Non v’era ombra di dubbio: gli uffiziali mostravansi pienamente soddisfatti, gentilmente soddisfatti. I miei modi aveanli affatto convinti; e, calmo e tranquillo, io era sicuro di me stesso. Sederonsi, e si fecero a parlare di cose famigliari, cui io rispondeva del miglior modo. Ma di lì a un po’ di tempo, m’accorsi che diventava pallido, e cominciai a desiare che se ne andassero. Dolevami il capo e mi pareva che mi cornassero gli orecchi; ma eglino continuavano a stare seduti, e sempre a discorrere. E lo zufolamento si fece più vivo, più persistente, più spiccato: mi studiava di avvivare, di stuzzicare le ciarle per disfarmi di quella sensazione; non riuscii. Si fece più tenace, più distinto, ed assunse un carattere davvero suo proprio, in modo che in fine conobbi che il romore non era un’illusione, non proveniva dalle mie orecchie.

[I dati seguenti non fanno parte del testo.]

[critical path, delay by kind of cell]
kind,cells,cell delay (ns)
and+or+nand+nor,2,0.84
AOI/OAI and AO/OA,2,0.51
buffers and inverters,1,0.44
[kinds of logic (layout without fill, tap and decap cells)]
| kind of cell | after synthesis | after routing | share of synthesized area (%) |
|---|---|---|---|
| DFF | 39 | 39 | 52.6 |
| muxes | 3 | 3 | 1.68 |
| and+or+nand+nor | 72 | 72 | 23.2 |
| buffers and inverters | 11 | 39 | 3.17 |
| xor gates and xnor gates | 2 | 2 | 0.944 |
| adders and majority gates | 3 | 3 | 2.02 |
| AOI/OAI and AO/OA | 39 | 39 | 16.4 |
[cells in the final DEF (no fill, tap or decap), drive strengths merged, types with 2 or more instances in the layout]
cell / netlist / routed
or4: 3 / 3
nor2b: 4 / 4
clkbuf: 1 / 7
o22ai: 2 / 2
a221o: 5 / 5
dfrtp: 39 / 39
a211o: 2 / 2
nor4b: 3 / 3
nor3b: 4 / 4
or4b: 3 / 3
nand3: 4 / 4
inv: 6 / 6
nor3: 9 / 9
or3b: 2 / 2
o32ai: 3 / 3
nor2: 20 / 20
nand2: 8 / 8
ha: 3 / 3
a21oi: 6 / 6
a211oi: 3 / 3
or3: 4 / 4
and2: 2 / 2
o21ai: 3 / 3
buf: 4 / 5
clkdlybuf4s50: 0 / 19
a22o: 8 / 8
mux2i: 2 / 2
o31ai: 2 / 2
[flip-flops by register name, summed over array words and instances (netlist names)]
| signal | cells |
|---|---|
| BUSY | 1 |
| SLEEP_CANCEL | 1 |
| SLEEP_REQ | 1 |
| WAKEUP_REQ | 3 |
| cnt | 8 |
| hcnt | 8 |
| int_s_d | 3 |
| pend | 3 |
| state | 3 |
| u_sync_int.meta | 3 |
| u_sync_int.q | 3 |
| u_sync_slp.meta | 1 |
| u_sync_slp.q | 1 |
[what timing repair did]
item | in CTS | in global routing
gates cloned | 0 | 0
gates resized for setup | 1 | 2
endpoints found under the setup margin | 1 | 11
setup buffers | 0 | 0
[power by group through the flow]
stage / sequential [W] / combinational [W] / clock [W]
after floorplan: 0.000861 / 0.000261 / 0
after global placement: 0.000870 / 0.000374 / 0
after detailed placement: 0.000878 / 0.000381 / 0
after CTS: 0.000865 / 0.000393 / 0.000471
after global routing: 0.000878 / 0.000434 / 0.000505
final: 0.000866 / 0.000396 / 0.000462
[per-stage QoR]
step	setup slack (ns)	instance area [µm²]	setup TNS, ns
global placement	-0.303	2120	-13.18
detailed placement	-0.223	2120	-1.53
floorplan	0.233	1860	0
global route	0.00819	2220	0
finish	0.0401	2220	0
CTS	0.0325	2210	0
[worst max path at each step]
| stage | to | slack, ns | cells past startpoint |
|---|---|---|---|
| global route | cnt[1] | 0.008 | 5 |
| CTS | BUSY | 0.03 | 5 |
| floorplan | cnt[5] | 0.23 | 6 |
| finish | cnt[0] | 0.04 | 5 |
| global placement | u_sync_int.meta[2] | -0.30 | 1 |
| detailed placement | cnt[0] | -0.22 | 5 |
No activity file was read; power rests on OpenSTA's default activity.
[src/rtl/nic_xfer_ctrl.sv]
// Round-robin NIC poller moving one packet per service between PE FIFOs and the NIC port.
module nic_xfer_ctrl
  import nic_pkg::*;
#(
  parameter int DEPTH    = 4,
  parameter int POLL_GAP = 3
) (
  input logic            clk,
  input logic            reset,
  nic_xfer_ctrl_if.slave bus
);
  localparam int GAP_W = (POLL_GAP > 1) ? $clog2(POLL_GAP) : 1;
  localparam logic [GAP_W-1:0] GAP_LOAD = GAP_W'((POLL_GAP > 1) ? POLL_GAP - 1 : 0);

  state_t           r_state;
  state_t           w_next;
  logic             r_last;
  logic             w_last_nxt;
  logic [GAP_W-1:0] r_gap;
  logic             w_gap_load;
  logic [15:0]      r_tx_cnt;
  logic [15:0]      r_rx_cnt;
  logic             w_tx_pop;
  logic             w_rx_push;
  logic             w_tx_empty;
  logic             w_rx_full;
  logic             w_rx_elig;
  logic             w_tx_elig;
  logic [PKT_W-1:0] w_tx_head;

  sync_fifo #(.DATA_W(PKT_W), .DEPTH(DEPTH)) u_tx_fifo (
    .clk     (clk),
    .reset   (reset),
    .i_push  (bus.tx_wr),
    .i_data  (bus.tx_data),
    .i_pop   (w_tx_pop),
    .o_data  (w_tx_head),
    .o_full  (bus.tx_full),
    .o_empty (w_tx_empty)
  );

  sync_fifo #(.DATA_W(PKT_W), .DEPTH(DEPTH)) u_rx_fifo (
    .clk     (clk),
    .reset   (reset),
    .i_push  (w_rx_push),
    .i_data  (bus.nic_rdata),
    .i_pop   (bus.rx_rd),
    .o_data  (bus.rx_data),
    .o_full  (w_rx_full),
    .o_empty (bus.rx_empty)
  );

  assign w_rx_elig  = !w_rx_full;
  assign w_tx_elig  = !w_tx_empty;
  assign bus.tx_cnt = r_tx_cnt;
  assign bus.rx_cnt = r_rx_cnt;

  always_ff @(posedge clk) begin
    if (!reset) begin
      r_state  <= ST_IDLE;
      r_last   <= SIDE_TX;
      r_gap    <= '0;
      r_tx_cnt <= '0;
      r_rx_cnt <= '0;
    end else begin
      r_state <= w_next;
      r_last  <= w_last_nxt;
      if (w_gap_load)                            r_gap <= GAP_LOAD;
      else if (r_state == ST_GAP && r_gap != '0) r_gap <= r_gap - 1'b1;
      if (w_tx_pop)  r_tx_cnt <= r_tx_cnt + 16'd1;
      if (w_rx_push) r_rx_cnt <= r_rx_cnt + 16'd1;
    end
  end

  // NIC read data is registered, so status/data are checked one state after the request.
  always_comb begin
    w_next     = r_state;
    w_last_nxt = r_last;
    w_gap_load = 1'b0;
    w_tx_pop   = 1'b0;
    w_rx_push  = 1'b0;
    case (r_state)
      ST_IDLE: begin
        if (w_rx_elig && (!w_tx_elig || r_last == SIDE_TX)) begin
          w_next     = ST_RD_IST;
          w_last_nxt = SIDE_RX;
        end else if (w_tx_elig) begin
          w_next     = ST_RD_OST;
          w_last_nxt = SIDE_TX;
        end
      end
      ST_RD_IST: w_next = ST_CHK_IST;
      ST_CHK_IST: begin
        if (bus.nic_rdata[0]) begin
          w_next = ST_RD_DAT;
        end else begin
          w_next     = ST_GAP;
          w_gap_load = 1'b1;
        end
      end
      ST_RD_DAT: w_next = ST_CAP_DAT;
      ST_CAP_DAT: begin
        w_rx_push = 1'b1;
        w_next    = ST_IDLE;
      end
      ST_RD_OST: w_next = ST_CHK_OST;
      ST_CHK_OST: begin
        if (!bus.nic_rdata[0]) begin
          w_next = ST_WR_DAT;
        end else begin
          w_next     = ST_GAP;
          w_gap_load = 1'b1;
        end
      end
      ST_WR_DAT: begin
        w_tx_pop = 1'b1;
        w_next   = ST_IDLE;
      end
      ST_GAP: begin
        if (r_gap == '0) w_next = ST_IDLE;
      end
      default: w_next = ST_IDLE;
    endcase
  end

  always_comb begin
    bus.nic_en    = 1'b0;
    bus.nic_wr_en = 1'b0;
    bus.nic_addr  = NIC_IN_DATA;
    bus.nic_wdata = '0;
    case (r_state)
      ST_RD_IST: begin
        bus.nic_en   = 1'b1;
        bus.nic_addr = NIC_IN_STAT;
      end
      ST_RD_DAT: begin
        bus.nic_en   = 1'b1;
        bus.nic_addr = NIC_IN_DATA;
      end
      ST_RD_OST: begin
        bus.nic_en   = 1'b1;
        bus.nic_addr = NIC_OUT_STAT;
      end
      ST_WR_DAT: begin
        bus.nic_en    = 1'b1;
        bus.nic_wr_en = 1'b1;
        bus.nic_addr  = NIC_OUT_DATA;
        bus.nic_wdata = w_tx_head;
      end
      default: ;
    endcase
  end
endmodule
**src/rtl/mem_arb_pkg.sv**
```systemverilog
// Shared types and constants for the fetch/data memory port arbiter.
package mem_arb_pkg;

  typedef enum logic [1:0] {
    IDLE   = 2'd0,
    ACCESS = 2'd1,
    WAIT   = 2'd2,
    RESP   = 2'd3
  } state_t;

  typedef enum logic {
    OWN_IF = 1'b0,
    OWN_D  = 1'b1
  } owner_t;

  localparam int PERF_W = 16;

endpackage

```
**src/rtl/mem_port_arbiter_perf_cnt.sv**
```systemverilog
// Saturating event counter used for the arbiter's optional performance outputs.
module arb_perf_cnt
  import mem_arb_pkg::*;
#(
  parameter int W = PERF_W
) (
  input  logic         clk,
  input  logic         reset,
  input  logic         inc,
  output logic [W-1:0] cnt
);

  logic [W-1:0] cnt_q;
  logic [W-1:0] cnt_d;

  // Count up on inc, holding at all-ones instead of wrapping.
  always_comb begin
    cnt_d = cnt_q;
    if (inc && (cnt_q != {W{1'b1}})) begin
      cnt_d = cnt_q + {{(W-1){1'b0}}, 1'b1};
    end
  end

  // Counter register, cleared by the asynchronous active-low reset.
  always_ff @(posedge clk or negedge reset) begin
    if (!reset) begin
      cnt_q <= '0;
    end else begin
      cnt_q <= cnt_d;
    end
  end

  assign cnt = cnt_q;

endmodule

```
**src/rtl/mem_port_arbiter.sv**
```systemverilog
// Arbitrates one fixed-latency single-ported memory between the instruction
// fetch port and the load/store port. Data normally wins a conflict; after
// STARVE_MAX consecutive data wins against a waiting fetch, fetch is forced.
// Define ARB_PERF_CNT_EN to add grant/conflict performance counters.
module mem_port_arbiter
  import mem_arb_pkg::*;
#(
  parameter int ADDR_W     = 32,
  parameter int DATA_W     = 32,
  parameter int MEM_LAT    = 2,
  parameter int STARVE_MAX = 4
) (
  input  logic              clk,
  input  logic              reset,
  input  logic              if_req,
  input  logic [ADDR_W-1:0] if_addr,
  output logic              if_ack,
  output logic [DATA_W-1:0] if_rdata,
  input  logic              d_req,
  input  logic              d_we,
  input  logic [ADDR_W-1:0] d_addr,
  input  logic [DATA_W-1:0] d_wdata,
  output logic              d_ack,
  output logic [DATA_W-1:0] d_rdata,
  output logic              mem_en,
  output logic              mem_we,
  output logic [ADDR_W-1:0] mem_addr,
  output logic [DATA_W-1:0] mem_wdata,
  input  logic [DATA_W-1:0] mem_rdata,
  output logic              cpu_stall,
  output logic              grant_d
`ifdef ARB_PERF_CNT_EN
  ,
  output logic [PERF_W-1:0] perf_if_grants,
  output logic [PERF_W-1:0] perf_d_grants,
  output logic [PERF_W-1:0] perf_conflicts
`endif
);

  localparam int LAT_W = $clog2(MEM_LAT + 1);
  localparam int STV_W = $clog2(STARVE_MAX + 1);
  localparam logic [LAT_W-1:0] LAT_LOAD   = LAT_W'(MEM_LAT - 1);
  localparam logic [LAT_W-1:0] LAT_ONE    = LAT_W'(1);
  localparam logic [STV_W-1:0] STARVE_TOP = STV_W'(STARVE_MAX);
  localparam logic [STV_W-1:0] STARVE_ONE = STV_W'(1);

  state_t            state_q, state_d;
  owner_t            owner_q, owner_d;
  logic [LAT_W-1:0]  lat_q, lat_d;
  logic [STV_W-1:0]  starve_q, starve_d;
  logic [ADDR_W-1:0] addr_q, addr_d;
  logic              we_q, we_d;
  logic [DATA_W-1:0] wdata_q, wdata_d;

  // Data takes the port unless fetch is also waiting and has been starved.
  logic d_wins;
  assign d_wins = d_req & ~(if_req & (starve_q == STARVE_TOP));

  // Next-state, request latching and starvation bookkeeping.
  always_comb begin
    state_d  = state_q;
    owner_d  = owner_q;
    lat_d    = lat_q;
    starve_d = starve_q;
    addr_d   = addr_q;
    we_d     = we_q;
    wdata_d  = wdata_q;
    case (state_q)
      IDLE: begin
        if (d_wins) begin
          owner_d = OWN_D;
          addr_d  = d_addr;
          we_d    = d_we;
          wdata_d = d_wdata;
          state_d = ACCESS;
        end else if (if_req) begin
          owner_d = OWN_IF;
          addr_d  = if_addr;
          we_d    = 1'b0;
          wdata_d = '0;
          state_d = ACCESS;
        end
        if (d_wins && if_req) begin
          if (starve_q != STARVE_TOP) begin
            starve_d = starve_q + STARVE_ONE;
          end
        end else begin
          starve_d = '0;
        end
      end
      ACCESS: begin
        lat_d   = LAT_LOAD;
        state_d = (MEM_LAT == 1) ? RESP : WAIT;
      end
      WAIT: begin
        lat_d = lat_q - LAT_ONE;
        if (lat_q == LAT_ONE) begin
          state_d = RESP;
        end
      end
      RESP: begin
        state_d = IDLE;
      end
      default: begin
        state_d = IDLE;
      end
    endcase
  end

  // State and latched-request registers; reset abandons any transaction.
  always_ff @(posedge clk or negedge reset) begin
    if (!reset) begin
      state_q  <= IDLE;
      owner_q  <= OWN_IF;
      lat_q    <= '0;
      starve_q <= '0;
      addr_q   <= '0;
      we_q     <= 1'b0;
      wdata_q  <= '0;
    end else begin
      state_q  <= state_d;
      owner_q  <= owner_d;
      lat_q    <= lat_d;
      starve_q <= starve_d;
      addr_q   <= addr_d;
      we_q     <= we_d;
      wdata_q  <= wdata_d;
    end
  end

  assign mem_en    = (state_q == ACCESS);
  assign mem_we    = mem_en & we_q;
  assign mem_addr  = addr_q;
  assign mem_wdata = wdata_q;
  assign grant_d   = (owner_q == OWN_D);
  assign if_ack    = (state_q == RESP) & (owner_q == OWN_IF);
  assign d_ack     = (state_q == RESP) & (owner_q == OWN_D);
  assign if_rdata  = if_ack ? mem_rdata : '0;
  assign d_rdata   = d_ack ? mem_rdata : '0;
  assign cpu_stall = reset & ((if_req & ~if_ack) | (d_req & ~d_ack));

`ifdef ARB_PERF_CNT_EN
  logic idle_c;
  assign idle_c = (state_q == IDLE);

  arb_perf_cnt #(.W(PERF_W)) u_perf_if (
    .clk   (clk),
    .reset (reset),
    .inc   (idle_c & if_req & ~d_wins),
    .cnt   (perf_if_grants)
  );

  arb_perf_cnt #(.W(PERF_W)) u_perf_d (
    .clk   (clk),
    .reset (reset),
    .inc   (idle_c & d_wins),
    .cnt   (perf_d_grants)
  );

  arb_perf_cnt #(.W(PERF_W)) u_perf_conf (
    .clk   (clk),
    .reset (reset),
    .inc   (idle_c & if_req & d_req),
    .cnt   (perf_conflicts)
  );
`endif

endmodule

```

E allora, il confesso, allora mi feci pallidissimo; — eppure continuai a cicalare con maggior disinvoltura, alzando anzi la voce. E il suono cresceva sempre, — sempre; e che poteva mai far io? Era un romore sordo, soffocato, frequente, molto simile a quello che manda un orologio avvolto nel cotone. Io respirava con affanno, ma gli uffiziali non udivano ancor nulla. Discorreva con più calore, con più prestezza, con maggior veemenza: ma il rumore sempre più cresceva, cresceva incessantemente, cresceva sempre.